++++ INPUT RECORDS ++++

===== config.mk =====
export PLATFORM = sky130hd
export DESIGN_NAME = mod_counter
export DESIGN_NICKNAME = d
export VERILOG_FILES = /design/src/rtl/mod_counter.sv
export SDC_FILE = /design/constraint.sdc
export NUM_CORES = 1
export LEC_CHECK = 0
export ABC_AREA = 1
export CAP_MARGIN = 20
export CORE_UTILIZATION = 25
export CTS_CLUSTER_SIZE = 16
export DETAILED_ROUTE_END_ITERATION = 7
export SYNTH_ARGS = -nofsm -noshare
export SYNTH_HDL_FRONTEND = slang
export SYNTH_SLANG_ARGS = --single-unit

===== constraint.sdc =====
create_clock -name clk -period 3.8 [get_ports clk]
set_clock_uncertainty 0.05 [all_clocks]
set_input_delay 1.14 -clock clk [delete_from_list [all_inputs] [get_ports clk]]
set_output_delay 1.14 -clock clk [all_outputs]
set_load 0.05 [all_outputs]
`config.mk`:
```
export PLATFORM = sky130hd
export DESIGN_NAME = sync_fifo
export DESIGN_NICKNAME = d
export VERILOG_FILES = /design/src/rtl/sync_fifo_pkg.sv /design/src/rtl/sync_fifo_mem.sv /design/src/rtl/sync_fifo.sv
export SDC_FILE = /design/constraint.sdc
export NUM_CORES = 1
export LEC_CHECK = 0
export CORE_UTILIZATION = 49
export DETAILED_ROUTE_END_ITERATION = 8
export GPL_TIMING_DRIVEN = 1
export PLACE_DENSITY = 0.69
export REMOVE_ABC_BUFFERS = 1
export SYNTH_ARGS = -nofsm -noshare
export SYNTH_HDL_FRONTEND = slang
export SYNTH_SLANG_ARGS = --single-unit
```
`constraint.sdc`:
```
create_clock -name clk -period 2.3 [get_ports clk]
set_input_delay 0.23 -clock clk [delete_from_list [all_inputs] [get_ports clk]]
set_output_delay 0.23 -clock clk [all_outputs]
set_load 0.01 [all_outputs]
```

++++
++++ INPUT RECORDS ++++

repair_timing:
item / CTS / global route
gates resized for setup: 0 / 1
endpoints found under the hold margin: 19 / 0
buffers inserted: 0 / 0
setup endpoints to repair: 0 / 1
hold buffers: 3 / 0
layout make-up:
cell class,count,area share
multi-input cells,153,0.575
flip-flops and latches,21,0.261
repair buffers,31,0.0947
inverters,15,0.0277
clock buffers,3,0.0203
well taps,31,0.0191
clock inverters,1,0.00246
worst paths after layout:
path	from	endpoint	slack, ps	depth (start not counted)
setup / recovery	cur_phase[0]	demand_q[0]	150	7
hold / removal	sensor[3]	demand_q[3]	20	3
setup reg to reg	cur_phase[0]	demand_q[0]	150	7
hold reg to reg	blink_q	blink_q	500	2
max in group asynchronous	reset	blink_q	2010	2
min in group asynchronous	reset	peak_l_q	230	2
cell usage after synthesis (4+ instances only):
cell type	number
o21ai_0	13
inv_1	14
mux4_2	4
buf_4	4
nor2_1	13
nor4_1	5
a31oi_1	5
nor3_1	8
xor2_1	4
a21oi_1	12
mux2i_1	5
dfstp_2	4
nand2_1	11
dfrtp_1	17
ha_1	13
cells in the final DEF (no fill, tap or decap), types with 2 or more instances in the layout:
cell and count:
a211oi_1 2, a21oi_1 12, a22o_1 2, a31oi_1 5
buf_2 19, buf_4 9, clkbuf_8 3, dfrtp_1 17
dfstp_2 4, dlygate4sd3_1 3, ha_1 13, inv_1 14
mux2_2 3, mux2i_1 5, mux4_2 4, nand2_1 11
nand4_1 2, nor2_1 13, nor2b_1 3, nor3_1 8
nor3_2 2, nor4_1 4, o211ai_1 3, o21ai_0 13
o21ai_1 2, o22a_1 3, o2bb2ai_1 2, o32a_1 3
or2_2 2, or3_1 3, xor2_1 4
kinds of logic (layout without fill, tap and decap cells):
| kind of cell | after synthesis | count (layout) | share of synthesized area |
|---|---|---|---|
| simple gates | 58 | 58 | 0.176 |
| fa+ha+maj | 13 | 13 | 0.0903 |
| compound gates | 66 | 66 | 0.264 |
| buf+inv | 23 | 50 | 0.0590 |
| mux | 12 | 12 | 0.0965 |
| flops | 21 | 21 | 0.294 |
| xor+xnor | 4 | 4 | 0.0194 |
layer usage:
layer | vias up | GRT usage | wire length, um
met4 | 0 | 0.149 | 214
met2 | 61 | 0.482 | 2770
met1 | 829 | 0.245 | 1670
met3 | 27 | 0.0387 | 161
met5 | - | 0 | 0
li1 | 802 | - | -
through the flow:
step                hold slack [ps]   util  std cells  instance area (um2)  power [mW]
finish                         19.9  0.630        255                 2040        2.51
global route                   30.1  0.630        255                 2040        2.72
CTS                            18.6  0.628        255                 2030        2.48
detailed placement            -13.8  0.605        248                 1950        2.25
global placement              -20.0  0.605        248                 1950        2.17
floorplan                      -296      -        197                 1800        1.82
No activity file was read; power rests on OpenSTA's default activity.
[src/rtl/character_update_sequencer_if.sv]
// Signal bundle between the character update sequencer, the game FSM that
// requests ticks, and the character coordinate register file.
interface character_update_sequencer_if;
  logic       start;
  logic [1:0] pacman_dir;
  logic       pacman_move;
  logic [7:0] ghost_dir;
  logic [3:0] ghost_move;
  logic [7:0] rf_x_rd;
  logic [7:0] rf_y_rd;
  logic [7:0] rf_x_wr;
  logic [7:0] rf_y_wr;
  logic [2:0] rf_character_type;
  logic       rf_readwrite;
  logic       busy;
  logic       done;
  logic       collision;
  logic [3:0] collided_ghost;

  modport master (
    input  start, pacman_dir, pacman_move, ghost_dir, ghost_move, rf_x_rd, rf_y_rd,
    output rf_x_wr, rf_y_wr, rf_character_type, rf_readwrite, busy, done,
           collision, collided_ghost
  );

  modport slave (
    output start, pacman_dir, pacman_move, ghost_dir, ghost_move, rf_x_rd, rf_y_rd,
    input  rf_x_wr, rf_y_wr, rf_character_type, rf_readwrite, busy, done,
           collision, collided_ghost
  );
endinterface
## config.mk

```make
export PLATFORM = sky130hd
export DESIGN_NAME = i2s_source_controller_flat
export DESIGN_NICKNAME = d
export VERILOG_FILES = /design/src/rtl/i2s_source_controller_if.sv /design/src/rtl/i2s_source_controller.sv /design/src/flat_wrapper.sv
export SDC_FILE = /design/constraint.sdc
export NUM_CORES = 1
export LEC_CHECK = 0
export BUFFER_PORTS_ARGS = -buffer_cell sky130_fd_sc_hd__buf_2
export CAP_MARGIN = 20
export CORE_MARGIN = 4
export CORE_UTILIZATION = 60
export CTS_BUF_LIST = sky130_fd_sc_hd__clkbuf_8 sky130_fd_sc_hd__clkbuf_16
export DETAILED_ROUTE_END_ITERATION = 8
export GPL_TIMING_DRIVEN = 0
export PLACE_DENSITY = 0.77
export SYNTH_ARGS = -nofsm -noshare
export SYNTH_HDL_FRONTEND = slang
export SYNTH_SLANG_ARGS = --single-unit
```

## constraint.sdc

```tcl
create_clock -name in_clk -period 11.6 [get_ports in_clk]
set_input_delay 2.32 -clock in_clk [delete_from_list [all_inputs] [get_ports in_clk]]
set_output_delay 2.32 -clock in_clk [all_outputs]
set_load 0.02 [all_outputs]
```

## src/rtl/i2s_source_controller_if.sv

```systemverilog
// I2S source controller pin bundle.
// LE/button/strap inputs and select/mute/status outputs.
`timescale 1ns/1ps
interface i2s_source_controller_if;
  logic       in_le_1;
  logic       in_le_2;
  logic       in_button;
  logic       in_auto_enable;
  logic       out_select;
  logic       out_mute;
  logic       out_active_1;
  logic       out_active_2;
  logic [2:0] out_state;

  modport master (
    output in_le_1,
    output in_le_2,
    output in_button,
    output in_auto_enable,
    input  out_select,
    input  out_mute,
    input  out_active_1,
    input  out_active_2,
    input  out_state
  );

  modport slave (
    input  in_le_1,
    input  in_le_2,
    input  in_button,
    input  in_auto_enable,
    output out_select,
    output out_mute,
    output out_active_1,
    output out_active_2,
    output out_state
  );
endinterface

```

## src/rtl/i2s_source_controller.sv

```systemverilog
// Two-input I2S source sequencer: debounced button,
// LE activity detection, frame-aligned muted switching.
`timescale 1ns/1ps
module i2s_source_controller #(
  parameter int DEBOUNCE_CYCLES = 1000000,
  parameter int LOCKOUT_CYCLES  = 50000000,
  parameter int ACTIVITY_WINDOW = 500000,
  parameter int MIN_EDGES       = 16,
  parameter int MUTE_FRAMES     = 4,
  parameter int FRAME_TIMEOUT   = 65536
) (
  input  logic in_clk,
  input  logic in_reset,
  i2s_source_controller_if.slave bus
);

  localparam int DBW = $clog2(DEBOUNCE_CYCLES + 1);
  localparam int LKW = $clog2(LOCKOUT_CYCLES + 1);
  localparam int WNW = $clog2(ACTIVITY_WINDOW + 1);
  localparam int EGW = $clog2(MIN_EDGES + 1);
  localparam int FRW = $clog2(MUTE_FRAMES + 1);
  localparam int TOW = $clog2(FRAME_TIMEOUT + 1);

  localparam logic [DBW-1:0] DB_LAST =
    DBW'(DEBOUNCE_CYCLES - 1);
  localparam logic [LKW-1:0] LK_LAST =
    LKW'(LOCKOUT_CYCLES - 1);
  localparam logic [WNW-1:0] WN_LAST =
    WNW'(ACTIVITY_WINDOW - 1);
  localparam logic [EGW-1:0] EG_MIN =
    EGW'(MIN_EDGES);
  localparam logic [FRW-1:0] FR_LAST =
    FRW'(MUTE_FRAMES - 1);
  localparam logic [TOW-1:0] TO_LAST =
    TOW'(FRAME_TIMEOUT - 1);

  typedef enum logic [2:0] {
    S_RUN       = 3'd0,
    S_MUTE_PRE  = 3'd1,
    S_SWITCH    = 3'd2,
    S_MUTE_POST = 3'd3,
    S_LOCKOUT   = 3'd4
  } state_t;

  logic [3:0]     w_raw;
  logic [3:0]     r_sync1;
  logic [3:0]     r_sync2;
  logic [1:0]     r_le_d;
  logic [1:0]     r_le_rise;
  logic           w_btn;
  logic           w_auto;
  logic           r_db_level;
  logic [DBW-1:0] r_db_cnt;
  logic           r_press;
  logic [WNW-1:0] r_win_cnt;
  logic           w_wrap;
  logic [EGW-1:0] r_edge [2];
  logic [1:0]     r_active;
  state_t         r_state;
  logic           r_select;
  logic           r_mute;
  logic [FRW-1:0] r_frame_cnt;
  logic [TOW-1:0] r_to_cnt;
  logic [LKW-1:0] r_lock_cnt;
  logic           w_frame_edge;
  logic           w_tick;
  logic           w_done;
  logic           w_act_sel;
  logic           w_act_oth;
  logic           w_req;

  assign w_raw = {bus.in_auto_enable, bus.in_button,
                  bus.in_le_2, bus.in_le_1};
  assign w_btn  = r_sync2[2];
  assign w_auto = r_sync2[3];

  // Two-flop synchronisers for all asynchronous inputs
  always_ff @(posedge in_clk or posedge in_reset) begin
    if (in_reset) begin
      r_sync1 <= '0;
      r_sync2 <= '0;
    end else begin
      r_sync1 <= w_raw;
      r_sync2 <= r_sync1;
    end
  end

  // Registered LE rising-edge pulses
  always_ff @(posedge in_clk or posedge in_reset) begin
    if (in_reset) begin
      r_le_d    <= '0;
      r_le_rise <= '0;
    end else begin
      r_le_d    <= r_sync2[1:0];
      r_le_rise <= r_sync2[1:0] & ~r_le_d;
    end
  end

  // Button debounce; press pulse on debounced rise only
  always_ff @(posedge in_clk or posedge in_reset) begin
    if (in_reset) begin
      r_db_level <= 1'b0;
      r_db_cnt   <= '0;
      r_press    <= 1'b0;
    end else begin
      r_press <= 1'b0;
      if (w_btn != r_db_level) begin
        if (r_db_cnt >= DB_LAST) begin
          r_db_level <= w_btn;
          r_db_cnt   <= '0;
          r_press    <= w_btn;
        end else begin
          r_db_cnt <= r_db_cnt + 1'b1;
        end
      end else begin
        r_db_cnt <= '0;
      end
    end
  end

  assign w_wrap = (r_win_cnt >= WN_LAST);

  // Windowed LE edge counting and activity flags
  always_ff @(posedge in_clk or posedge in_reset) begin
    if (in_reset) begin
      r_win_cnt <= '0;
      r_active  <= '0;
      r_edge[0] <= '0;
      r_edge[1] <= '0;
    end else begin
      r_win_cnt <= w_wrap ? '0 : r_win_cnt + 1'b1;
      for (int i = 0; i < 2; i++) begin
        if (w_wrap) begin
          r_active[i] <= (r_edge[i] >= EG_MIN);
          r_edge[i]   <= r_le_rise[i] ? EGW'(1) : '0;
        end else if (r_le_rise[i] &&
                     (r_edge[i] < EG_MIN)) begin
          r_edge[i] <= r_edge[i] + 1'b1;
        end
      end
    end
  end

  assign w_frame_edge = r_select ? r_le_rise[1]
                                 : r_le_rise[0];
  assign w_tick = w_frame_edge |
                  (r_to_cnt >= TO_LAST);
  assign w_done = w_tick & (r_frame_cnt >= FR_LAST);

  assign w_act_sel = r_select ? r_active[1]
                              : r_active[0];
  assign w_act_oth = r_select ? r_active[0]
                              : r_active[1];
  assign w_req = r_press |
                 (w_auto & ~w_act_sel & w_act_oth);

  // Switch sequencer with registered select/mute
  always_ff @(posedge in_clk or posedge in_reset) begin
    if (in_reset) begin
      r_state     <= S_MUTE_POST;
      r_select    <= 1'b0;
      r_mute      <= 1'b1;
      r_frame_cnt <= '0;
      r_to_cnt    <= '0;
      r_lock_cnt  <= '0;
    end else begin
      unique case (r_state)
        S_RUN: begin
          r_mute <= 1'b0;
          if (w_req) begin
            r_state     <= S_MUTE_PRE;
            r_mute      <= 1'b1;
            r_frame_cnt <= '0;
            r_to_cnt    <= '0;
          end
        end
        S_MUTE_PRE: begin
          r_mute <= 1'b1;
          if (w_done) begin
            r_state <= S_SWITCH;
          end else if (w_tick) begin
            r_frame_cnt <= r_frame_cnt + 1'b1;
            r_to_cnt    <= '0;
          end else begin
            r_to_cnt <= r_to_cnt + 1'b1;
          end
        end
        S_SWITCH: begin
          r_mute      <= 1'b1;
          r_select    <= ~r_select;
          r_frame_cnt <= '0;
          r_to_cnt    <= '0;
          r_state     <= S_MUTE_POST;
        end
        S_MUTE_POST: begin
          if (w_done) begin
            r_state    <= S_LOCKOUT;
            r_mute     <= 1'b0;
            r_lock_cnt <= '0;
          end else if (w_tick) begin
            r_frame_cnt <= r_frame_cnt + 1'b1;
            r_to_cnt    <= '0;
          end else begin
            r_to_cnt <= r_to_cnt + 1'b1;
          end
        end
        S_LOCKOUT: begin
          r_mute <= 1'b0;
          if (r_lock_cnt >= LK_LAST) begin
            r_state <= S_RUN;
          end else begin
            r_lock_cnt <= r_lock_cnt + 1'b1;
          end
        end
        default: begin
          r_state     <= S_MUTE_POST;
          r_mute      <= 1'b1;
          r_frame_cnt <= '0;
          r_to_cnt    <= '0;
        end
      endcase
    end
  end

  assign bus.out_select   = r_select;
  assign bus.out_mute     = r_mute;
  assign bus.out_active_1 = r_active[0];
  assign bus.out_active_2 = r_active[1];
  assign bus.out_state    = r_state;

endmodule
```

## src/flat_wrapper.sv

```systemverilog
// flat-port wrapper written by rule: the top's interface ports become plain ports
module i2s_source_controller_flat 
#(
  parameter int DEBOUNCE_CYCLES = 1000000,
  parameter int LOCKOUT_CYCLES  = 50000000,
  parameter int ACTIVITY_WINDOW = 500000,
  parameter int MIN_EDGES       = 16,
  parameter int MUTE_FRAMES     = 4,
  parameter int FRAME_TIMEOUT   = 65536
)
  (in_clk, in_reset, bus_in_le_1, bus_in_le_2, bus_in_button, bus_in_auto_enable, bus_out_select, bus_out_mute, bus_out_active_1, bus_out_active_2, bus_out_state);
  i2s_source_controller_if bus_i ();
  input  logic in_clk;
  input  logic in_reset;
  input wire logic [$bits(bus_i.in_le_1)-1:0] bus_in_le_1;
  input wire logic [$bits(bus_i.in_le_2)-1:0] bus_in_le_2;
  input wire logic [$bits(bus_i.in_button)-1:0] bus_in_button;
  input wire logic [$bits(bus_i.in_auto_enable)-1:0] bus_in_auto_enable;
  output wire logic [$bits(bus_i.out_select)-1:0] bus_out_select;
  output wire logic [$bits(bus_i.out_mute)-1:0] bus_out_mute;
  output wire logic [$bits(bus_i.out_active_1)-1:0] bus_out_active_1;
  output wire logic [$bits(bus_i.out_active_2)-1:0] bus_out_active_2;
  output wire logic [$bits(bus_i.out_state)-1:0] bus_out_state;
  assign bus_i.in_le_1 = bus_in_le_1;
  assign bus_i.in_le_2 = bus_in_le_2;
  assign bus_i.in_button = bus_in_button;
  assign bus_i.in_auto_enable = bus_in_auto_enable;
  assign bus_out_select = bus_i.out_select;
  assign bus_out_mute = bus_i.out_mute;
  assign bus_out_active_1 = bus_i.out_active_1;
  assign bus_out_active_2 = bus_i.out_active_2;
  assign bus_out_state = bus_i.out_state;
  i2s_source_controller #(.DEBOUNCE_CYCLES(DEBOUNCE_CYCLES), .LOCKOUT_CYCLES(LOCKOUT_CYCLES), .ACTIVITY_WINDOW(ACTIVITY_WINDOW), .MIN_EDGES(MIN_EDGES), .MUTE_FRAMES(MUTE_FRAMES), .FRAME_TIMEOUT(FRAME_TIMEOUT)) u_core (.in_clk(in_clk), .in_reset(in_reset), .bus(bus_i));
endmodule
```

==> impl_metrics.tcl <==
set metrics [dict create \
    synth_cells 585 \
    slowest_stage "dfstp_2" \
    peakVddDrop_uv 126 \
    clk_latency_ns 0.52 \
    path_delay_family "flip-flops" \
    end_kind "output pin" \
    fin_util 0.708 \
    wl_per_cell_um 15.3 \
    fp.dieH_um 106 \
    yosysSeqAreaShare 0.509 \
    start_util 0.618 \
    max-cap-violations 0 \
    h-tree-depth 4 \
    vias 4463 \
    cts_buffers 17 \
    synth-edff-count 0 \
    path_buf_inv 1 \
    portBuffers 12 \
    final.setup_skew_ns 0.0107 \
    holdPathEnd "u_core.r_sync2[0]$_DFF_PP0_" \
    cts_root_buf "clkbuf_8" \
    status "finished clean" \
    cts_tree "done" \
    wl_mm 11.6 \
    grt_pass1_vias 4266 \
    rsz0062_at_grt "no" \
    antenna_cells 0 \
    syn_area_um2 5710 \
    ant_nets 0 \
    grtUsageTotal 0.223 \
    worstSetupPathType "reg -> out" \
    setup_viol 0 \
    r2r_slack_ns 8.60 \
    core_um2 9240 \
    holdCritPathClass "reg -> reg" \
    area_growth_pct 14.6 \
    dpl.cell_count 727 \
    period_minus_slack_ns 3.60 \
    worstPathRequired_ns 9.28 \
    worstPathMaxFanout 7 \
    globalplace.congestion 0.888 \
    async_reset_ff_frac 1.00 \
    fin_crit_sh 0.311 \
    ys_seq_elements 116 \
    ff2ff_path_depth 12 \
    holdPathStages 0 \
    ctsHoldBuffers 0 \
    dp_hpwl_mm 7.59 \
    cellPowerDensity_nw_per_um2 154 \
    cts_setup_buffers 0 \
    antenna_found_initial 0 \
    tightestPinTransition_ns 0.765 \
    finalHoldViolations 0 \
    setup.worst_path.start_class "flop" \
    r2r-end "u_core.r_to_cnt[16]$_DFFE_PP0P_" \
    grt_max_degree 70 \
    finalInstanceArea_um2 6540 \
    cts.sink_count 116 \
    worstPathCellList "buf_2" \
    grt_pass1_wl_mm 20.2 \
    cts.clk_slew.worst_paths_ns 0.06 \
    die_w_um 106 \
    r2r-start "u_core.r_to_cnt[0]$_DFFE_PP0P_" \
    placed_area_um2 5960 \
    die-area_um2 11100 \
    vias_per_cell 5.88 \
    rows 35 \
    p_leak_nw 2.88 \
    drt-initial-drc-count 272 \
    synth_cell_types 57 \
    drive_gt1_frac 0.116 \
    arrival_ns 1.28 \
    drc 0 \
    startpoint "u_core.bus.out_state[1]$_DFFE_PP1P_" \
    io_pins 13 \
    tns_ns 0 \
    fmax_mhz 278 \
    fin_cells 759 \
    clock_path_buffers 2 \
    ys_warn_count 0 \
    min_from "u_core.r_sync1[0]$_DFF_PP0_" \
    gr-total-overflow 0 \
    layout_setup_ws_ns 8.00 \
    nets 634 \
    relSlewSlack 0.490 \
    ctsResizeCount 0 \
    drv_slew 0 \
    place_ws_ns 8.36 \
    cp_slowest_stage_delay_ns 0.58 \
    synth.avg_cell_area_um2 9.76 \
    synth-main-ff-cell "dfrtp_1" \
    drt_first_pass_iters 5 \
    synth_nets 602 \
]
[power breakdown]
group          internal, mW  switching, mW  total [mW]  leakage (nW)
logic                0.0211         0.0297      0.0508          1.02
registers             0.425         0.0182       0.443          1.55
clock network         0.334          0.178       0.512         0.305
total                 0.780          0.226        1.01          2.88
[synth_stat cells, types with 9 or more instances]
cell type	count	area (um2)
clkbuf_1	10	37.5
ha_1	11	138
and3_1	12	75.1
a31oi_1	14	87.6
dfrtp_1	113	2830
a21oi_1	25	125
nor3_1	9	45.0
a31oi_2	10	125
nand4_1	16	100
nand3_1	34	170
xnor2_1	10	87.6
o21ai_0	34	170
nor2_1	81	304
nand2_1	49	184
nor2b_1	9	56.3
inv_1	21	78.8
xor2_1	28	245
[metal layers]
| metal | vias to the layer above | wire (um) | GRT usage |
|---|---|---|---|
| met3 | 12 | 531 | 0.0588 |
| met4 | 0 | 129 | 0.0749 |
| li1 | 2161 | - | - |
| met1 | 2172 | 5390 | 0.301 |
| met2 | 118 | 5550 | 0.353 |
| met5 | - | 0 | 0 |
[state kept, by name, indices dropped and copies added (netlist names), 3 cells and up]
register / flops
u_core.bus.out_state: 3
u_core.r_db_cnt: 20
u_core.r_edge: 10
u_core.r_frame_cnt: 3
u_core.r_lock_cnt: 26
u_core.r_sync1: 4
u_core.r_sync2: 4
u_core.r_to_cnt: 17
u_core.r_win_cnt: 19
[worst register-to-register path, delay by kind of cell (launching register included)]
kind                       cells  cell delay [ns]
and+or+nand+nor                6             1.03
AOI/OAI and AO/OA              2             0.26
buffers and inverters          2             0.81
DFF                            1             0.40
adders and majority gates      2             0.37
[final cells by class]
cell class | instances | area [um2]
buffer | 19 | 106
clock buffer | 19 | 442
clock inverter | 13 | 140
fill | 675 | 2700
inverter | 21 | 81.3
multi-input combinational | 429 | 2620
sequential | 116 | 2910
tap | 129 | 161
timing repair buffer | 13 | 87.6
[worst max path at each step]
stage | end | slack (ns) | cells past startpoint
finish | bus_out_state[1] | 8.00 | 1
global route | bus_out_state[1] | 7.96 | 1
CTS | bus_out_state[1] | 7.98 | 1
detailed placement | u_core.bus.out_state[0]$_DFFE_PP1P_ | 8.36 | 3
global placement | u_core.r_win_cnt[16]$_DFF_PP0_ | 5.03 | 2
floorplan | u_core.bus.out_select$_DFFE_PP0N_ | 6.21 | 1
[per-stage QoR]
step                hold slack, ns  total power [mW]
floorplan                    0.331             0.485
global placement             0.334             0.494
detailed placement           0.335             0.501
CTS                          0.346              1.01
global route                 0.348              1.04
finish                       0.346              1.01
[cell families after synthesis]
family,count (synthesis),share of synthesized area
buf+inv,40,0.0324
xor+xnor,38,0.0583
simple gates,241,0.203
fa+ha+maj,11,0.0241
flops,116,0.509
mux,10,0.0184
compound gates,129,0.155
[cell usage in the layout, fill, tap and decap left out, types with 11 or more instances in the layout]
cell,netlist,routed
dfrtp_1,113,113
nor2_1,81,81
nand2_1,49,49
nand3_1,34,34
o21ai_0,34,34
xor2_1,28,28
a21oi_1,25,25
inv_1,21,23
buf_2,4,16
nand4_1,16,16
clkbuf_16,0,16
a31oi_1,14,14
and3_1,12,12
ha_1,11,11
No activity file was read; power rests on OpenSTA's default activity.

++++
++++ INPUT RECORDS ++++

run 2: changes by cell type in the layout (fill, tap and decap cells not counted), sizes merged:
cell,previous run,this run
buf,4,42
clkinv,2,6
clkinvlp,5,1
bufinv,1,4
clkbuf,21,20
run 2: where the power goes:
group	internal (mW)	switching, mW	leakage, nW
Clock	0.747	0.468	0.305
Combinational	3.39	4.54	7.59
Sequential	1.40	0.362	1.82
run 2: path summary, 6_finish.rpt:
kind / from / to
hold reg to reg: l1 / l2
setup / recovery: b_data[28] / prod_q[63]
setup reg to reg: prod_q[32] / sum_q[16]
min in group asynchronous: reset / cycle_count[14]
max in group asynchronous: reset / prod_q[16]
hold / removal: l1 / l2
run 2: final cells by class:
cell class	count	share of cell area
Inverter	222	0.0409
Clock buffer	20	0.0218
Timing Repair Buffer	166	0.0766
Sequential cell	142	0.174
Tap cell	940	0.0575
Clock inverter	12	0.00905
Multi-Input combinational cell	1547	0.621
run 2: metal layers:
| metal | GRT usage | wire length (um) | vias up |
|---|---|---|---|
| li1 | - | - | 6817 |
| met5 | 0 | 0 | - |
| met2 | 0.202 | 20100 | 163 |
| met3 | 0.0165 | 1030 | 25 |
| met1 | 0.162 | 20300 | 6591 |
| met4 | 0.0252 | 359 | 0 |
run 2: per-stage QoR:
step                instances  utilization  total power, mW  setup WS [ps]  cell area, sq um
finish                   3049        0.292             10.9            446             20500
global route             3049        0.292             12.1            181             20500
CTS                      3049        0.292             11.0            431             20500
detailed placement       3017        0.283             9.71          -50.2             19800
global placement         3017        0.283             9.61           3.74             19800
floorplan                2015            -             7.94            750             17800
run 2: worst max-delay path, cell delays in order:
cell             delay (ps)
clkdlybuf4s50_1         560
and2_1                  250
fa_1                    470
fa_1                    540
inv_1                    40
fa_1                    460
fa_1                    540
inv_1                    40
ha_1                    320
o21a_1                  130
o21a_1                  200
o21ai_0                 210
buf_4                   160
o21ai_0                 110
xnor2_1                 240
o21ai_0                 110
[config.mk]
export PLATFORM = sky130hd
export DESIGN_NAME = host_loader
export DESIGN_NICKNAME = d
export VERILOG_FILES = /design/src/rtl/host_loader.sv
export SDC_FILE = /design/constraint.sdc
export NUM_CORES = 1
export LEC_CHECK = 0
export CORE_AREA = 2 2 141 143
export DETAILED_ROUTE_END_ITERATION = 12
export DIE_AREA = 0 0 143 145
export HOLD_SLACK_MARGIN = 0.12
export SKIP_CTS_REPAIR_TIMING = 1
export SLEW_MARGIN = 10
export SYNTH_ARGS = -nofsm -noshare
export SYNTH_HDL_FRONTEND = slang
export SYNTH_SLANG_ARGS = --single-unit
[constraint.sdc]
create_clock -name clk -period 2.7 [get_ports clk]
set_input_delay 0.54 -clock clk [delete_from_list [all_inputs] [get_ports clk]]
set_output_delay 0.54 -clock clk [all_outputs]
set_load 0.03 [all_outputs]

++++

■ **WORK TASK**
Whenever the word "length" shows up in a line of the entries, list that line.

■ **SOLVED EXERCISE**
layer | vias up | GRT usage | wire length, um
| metal | GRT usage | wire length (um) | vias up |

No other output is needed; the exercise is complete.